Sony is “winning” this console generation, at least in sales. Microsoft hasn’t released any data in an age, but Sony passed 40 million sold months back while current estimates put Xbox One at around the 22 million mark. I asked Greenberg how Microsoft fixed that, and if it’s actually trying. He said that console sales were “really healthy,” and that more people were using Xbox One now than last year. A large focus for the company is in bringing the games to a bigger audience through Xbox Play Anywhere (a feature that lets you buy a game once and play on Xbox and PC), rather than just trying to sell new consoles.

Q: I was in [a company’s] briefing last week and they said by the end of the year you’d sell 29 million Xbox Ones versus 52 million PlayStation 4s. Obviously those are estimates, but the gap is there. How do you close that gap, and how focused are you on closing it versus just trying to make the 29 million Xbox gamers you do have happy?

Greenberg: “We’re focused on a few things. I’d say first we’re focused on growing the userbase of our games, bringing our games to as many gamers as possible, that’s why you see a lot of our big franchises on Windows 10. That allows more gamers than ever before to play titles like Gears of War, Forza Horizon, etc. From a console ecosystem standpoint, we’re seeing really healthy console sales really healthy engagement. Year-over-year for the month of July we saw Xbox One usage up 18 percent, so also really healthy.
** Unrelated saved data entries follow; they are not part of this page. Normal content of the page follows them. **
## src/ddc_pkg.sv

```systemverilog
// Shared constants, codes and state type for the dual deque operation checker.
package ddc_pkg;

  localparam int unsigned DEPTH_DEF = 64;
  localparam int unsigned DATA_W    = 32;
  localparam int unsigned FUNC_W    = 4;
  localparam int unsigned STS_W     = 2;

  localparam logic [FUNC_W-1:0] FN_CLEAR  = 4'd0;
  localparam logic [FUNC_W-1:0] FN_LOAD   = 4'd1;
  localparam logic [FUNC_W-1:0] FN_SA     = 4'd2;
  localparam logic [FUNC_W-1:0] FN_SB     = 4'd3;
  localparam logic [FUNC_W-1:0] FN_SS     = 4'd4;
  localparam logic [FUNC_W-1:0] FN_PA     = 4'd5;
  localparam logic [FUNC_W-1:0] FN_PB     = 4'd6;
  localparam logic [FUNC_W-1:0] FN_RA     = 4'd7;
  localparam logic [FUNC_W-1:0] FN_RB     = 4'd8;
  localparam logic [FUNC_W-1:0] FN_RR     = 4'd9;
  localparam logic [FUNC_W-1:0] FN_RRA    = 4'd10;
  localparam logic [FUNC_W-1:0] FN_RRB    = 4'd11;
  localparam logic [FUNC_W-1:0] FN_RRR    = 4'd12;
  localparam logic [FUNC_W-1:0] FN_FINISH = 4'd13;

  localparam logic [STS_W-1:0] STS_ACC = 2'd0;
  localparam logic [STS_W-1:0] STS_ERR = 2'd1;
  localparam logic [STS_W-1:0] STS_OK  = 2'd2;
  localparam logic [STS_W-1:0] STS_KO  = 2'd3;

  typedef enum logic [2:0] {
    ST_IDLE,
    ST_SIMPLE,
    ST_RD0,
    ST_RD1,
    ST_WR0,
    ST_WR1,
    ST_FIN
  } seq_state_e;

endpackage

```

## src/ddc_seq.sv

```systemverilog
// Sequencer, ring pointers for both stacks, and the order compare over stack A.
module ddc_seq #(
  parameter int unsigned DEPTH = ddc_pkg::DEPTH_DEF
) (
  input  logic                                   clk_i,
  input  logic                                   rst_ni,
  input  logic                                   start_i,
  input  logic [ddc_pkg::FUNC_W-1:0]             func_i,
  input  logic signed [ddc_pkg::DATA_W-1:0]      value_i,
  output logic                                   busy_o,
  output logic                                   done_o,
  output logic [ddc_pkg::STS_W-1:0]              status_o,
  output logic [$clog2(DEPTH+1)-1:0]             a_count_o,
  output logic [$clog2(DEPTH+1)-1:0]             b_count_o,
  output logic [1:0]                             mem_we_o,
  output logic [1:0][$clog2(DEPTH)-1:0]          mem_waddr_o,
  output logic [1:0][ddc_pkg::DATA_W-1:0]        mem_wdata_o,
  output logic [1:0]                             mem_re_o,
  output logic [1:0][$clog2(DEPTH)-1:0]          mem_raddr_o,
  input  logic [1:0][ddc_pkg::DATA_W-1:0]        mem_rdata_i
);

  import ddc_pkg::*;

  localparam int unsigned AW = $clog2(DEPTH);
  localparam int unsigned CW = $clog2(DEPTH + 1);
  localparam logic [CW:0]   DEP_W  = (CW + 1)'(DEPTH);
  localparam logic [CW-1:0] DEP_C  = CW'(DEPTH);
  localparam logic [AW-1:0] LAST_A = AW'(DEPTH - 1);

  function automatic logic [AW-1:0] ring_add(input logic [AW-1:0] base,
                                             input logic [CW-1:0] off);
    logic [CW:0] sum;
    sum = (CW + 1)'(base) + (CW + 1)'(off);
    if (sum >= DEP_W) begin
      sum = sum - DEP_W;
    end
    return sum[AW-1:0];
  endfunction

  function automatic logic [AW-1:0] ring_inc(input logic [AW-1:0] base);
    return (base == LAST_A) ? '0 : base + AW'(1);
  endfunction

  function automatic logic [AW-1:0] ring_dec(input logic [AW-1:0] base);
    return (base == '0) ? LAST_A : base - AW'(1);
  endfunction

  seq_state_e state_q, state_d;

  logic [FUNC_W-1:0]        func_q;
  logic signed [DATA_W-1:0] value_q;
  logic [1:0][AW-1:0]       top_q;
  logic [1:0][CW-1:0]       fill_q;
  logic                     halted_q;
  logic                     done_q;
  logic [STS_W-1:0]         status_q;
  logic [1:0][DATA_W-1:0]   tmp_q;
  logic [AW-1:0]            ptr_q;
  logic [CW-1:0]            issued_q;
  logic                     rv_q;
  logic                     have_prev_q;
  logic                     ko_q;
  logic signed [DATA_W-1:0] prev_q;

  logic [1:0]          swp, rot, rrt, pin, pout, full;
  logic [1:0][AW-1:0]  a_p1, a_end, a_last, a_dec, a_inc;
  logic                fin_re, fin_end, cmp_gt;

  always_comb begin
    full[0] = (fill_q[0] == DEP_C);
    full[1] = (fill_q[1] == DEP_C);
    swp[0]  = (func_q == FN_SA || func_q == FN_SS) && (fill_q[0] > CW'(1));
    swp[1]  = (func_q == FN_SB || func_q == FN_SS) && (fill_q[1] > CW'(1));
    rot[0]  = (func_q == FN_RA || func_q == FN_RR) && (fill_q[0] != '0);
    rot[1]  = (func_q == FN_RB || func_q == FN_RR) && (fill_q[1] != '0);
    rrt[0]  = (func_q == FN_RRA || func_q == FN_RRR) && (fill_q[0] != '0);
    rrt[1]  = (func_q == FN_RRB || func_q == FN_RRR) && (fill_q[1] != '0);
    pin[0]  = (func_q == FN_PA) && (fill_q[1] != '0) && !full[0];
    pin[1]  = (func_q == FN_PB) && (fill_q[0] != '0) && !full[1];
    pout[0] = pin[1];
    pout[1] = pin[0];
    for (int s = 0; s < 2; s++) begin
      a_p1[s]   = ring_add(top_q[s], CW'(1));
      a_end[s]  = ring_add(top_q[s], fill_q[s]);
      a_last[s] = ring_add(top_q[s], fill_q[s] - CW'(1));
      a_dec[s]  = ring_dec(top_q[s]);
      a_inc[s]  = ring_inc(top_q[s]);
    end
  end

  assign fin_re  = (state_q == ST_FIN) && (issued_q != fill_q[0]);
  assign fin_end = (issued_q == fill_q[0]) && !rv_q;
  assign cmp_gt  = prev_q > $signed(mem_rdata_i[0]);

  always_comb begin
    state_d = state_q;
    case (state_q)
      ST_IDLE: begin
        if (start_i) begin
          if (!halted_q && func_i == FN_FINISH) begin
            state_d = ST_FIN;
          end else if (!halted_q && func_i >= FN_SA && func_i <= FN_RRR) begin
            state_d = ST_RD0;
          end else begin
            state_d = ST_SIMPLE;
          end
        end
      end
      ST_SIMPLE: state_d = ST_IDLE;
      ST_RD0:    state_d = ST_RD1;
      ST_RD1:    state_d = ST_WR0;
      ST_WR0:    state_d = ST_WR1;
      ST_WR1:    state_d = ST_IDLE;
      ST_FIN: begin
        if (fin_end) begin
          state_d = ST_IDLE;
        end
      end
      default:   state_d = ST_IDLE;
    endcase
  end

  always_comb begin
    mem_we_o    = '0;
    mem_waddr_o = top_q;
    mem_wdata_o = tmp_q;
    mem_re_o    = '0;
    mem_raddr_o = top_q;
    case (state_q)
      ST_SIMPLE: begin
        mem_we_o[0]    = (func_q == FN_LOAD) && !halted_q && !full[0];
        mem_waddr_o[0] = a_end[0];
        mem_wdata_o[0] = value_q;
      end
      ST_RD0: begin
        for (int s = 0; s < 2; s++) begin
          mem_re_o[s]    = swp[s] | rot[s] | rrt[s] | pout[s];
          mem_raddr_o[s] = rrt[s] ? a_last[s] : top_q[s];
        end
      end
      ST_RD1: begin
        mem_re_o    = swp;
        mem_raddr_o = a_p1;
      end
      ST_WR0: begin
        mem_we_o    = swp;
        mem_wdata_o = mem_rdata_i;
      end
      ST_WR1: begin
        for (int s = 0; s < 2; s++) begin
          mem_we_o[s]    = swp[s] | rot[s] | rrt[s] | pin[s];
          mem_waddr_o[s] = swp[s] ? a_p1[s] : (rot[s] ? a_end[s] : a_dec[s]);
          mem_wdata_o[s] = pin[s] ? tmp_q[1-s] : tmp_q[s];
        end
      end
      ST_FIN: begin
        mem_re_o[0]    = fin_re;
        mem_raddr_o[0] = ptr_q;
      end
      default: begin
        mem_we_o = '0;
      end
    endcase
  end

  always_ff @(posedge clk_i or negedge rst_ni) begin
    if (!rst_ni) begin
      state_q     <= ST_IDLE;
      top_q       <= '0;
      fill_q      <= '0;
      halted_q    <= 1'b0;
      done_q      <= 1'b0;
      status_q    <= STS_ACC;
      ptr_q       <= '0;
      issued_q    <= '0;
      rv_q        <= 1'b0;
      have_prev_q <= 1'b0;
      ko_q        <= 1'b0;
    end else begin
      state_q <= state_d;
      done_q  <= 1'b0;
      case (state_q)
        ST_IDLE: begin
          if (start_i) begin
            ptr_q       <= top_q[0];
            issued_q    <= '0;
            rv_q        <= 1'b0;
            have_prev_q <= 1'b0;
            ko_q        <= 1'b0;
          end
        end
        ST_SIMPLE: begin
          done_q <= 1'b1;
          if (func_q == FN_CLEAR) begin
            top_q    <= '0;
            fill_q   <= '0;
            halted_q <= 1'b0;
            status_q <= STS_ACC;
          end else if (halted_q) begin
            status_q <= STS_ERR;
          end else if (func_q == FN_LOAD && !full[0]) begin
            fill_q[0] <= fill_q[0] + CW'(1);
            status_q  <= STS_ACC;
          end else begin
            halted_q <= 1'b1;
            status_q <= STS_ERR;
          end
        end
        ST_WR1: begin
          done_q   <= 1'b1;
          status_q <= STS_ACC;
          for (int s = 0; s < 2; s++) begin
            if (rot[s] | pout[s]) begin
              top_q[s] <= a_inc[s];
            end else if (rrt[s] | pin[s]) begin
              top_q[s] <= a_dec[s];
            end
            if (pout[s]) begin
              fill_q[s] <= fill_q[s] - CW'(1);
            end else if (pin[s]) begin
              fill_q[s] <= fill_q[s] + CW'(1);
            end
          end
        end
        ST_FIN: begin
          if (fin_re) begin
            ptr_q    <= ring_inc(ptr_q);
            issued_q <= issued_q + CW'(1);
          end
          rv_q <= fin_re;
          if (rv_q) begin
            have_prev_q <= 1'b1;
            if (have_prev_q && cmp_gt) begin
              ko_q <= 1'b1;
            end
          end
          if (fin_end) begin
            done_q   <= 1'b1;
            status_q <= (ko_q || fill_q[1] != '0) ? STS_KO : STS_OK;
          end
        end
        default: begin
          done_q <= 1'b0;
        end
      endcase
    end
  end

  always_ff @(posedge clk_i) begin
    if (state_q == ST_IDLE && start_i) begin
      func_q  <= func_i;
      value_q <= value_i;
    end
    if (state_q == ST_RD1) begin
      tmp_q <= mem_rdata_i;
    end
    if (state_q == ST_FIN && rv_q) begin
      prev_q <= $signed(mem_rdata_i[0]);
    end
  end

  assign busy_o    = (state_q != ST_IDLE);
  assign done_o    = done_q;
  assign status_o  = status_q;
  assign a_count_o = fill_q[0];
  assign b_count_o = fill_q[1];

  a_done_idle: assert property (@(posedge clk_i) disable iff (!rst_ni)
    done_q |-> (state_q == ST_IDLE) && ($past(state_q) != ST_IDLE))
    else $error("result strobe outside the end of an item");

  a_start_busy: assert property (@(posedge clk_i) disable iff (!rst_ni)
    (start_i && !busy_o) |=> busy_o)
    else $error("accepted request did not start work");

  a_fill_src: assert property (@(posedge clk_i) disable iff (!rst_ni)
    !$stable(fill_q) |-> ($past(state_q) == ST_SIMPLE) || ($past(state_q) == ST_WR1))
    else $error("stack count changed outside an update step");

  a_halt_src: assert property (@(posedge clk_i) disable iff (!rst_ni)
    $rose(halted_q) |-> ($past(state_q) == ST_SIMPLE) && ($past(func_q) != FN_CLEAR))
    else $error("halt raised by an unexpected request");

endmodule

```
Sony’s had a lot of success as well. I think what you’re seeing is that the console market is really healthy, console sales are doing really well in general, software sales are strong. It’s been a good industry for both of us, and we’re innovating in different ways. We’re innovating in a way where we know a lot of gamers are multi-device gamers, they don’t just buy one system, and so we want to be able to have the same types of experiences on Xbox Live, the same games, the same friends, both in the living room on their console or at work, on vacation or at school on their PC. You should be able to stay connected, and play the same games through things like Play Anywhere. That’s really been where we’ve been focused on.”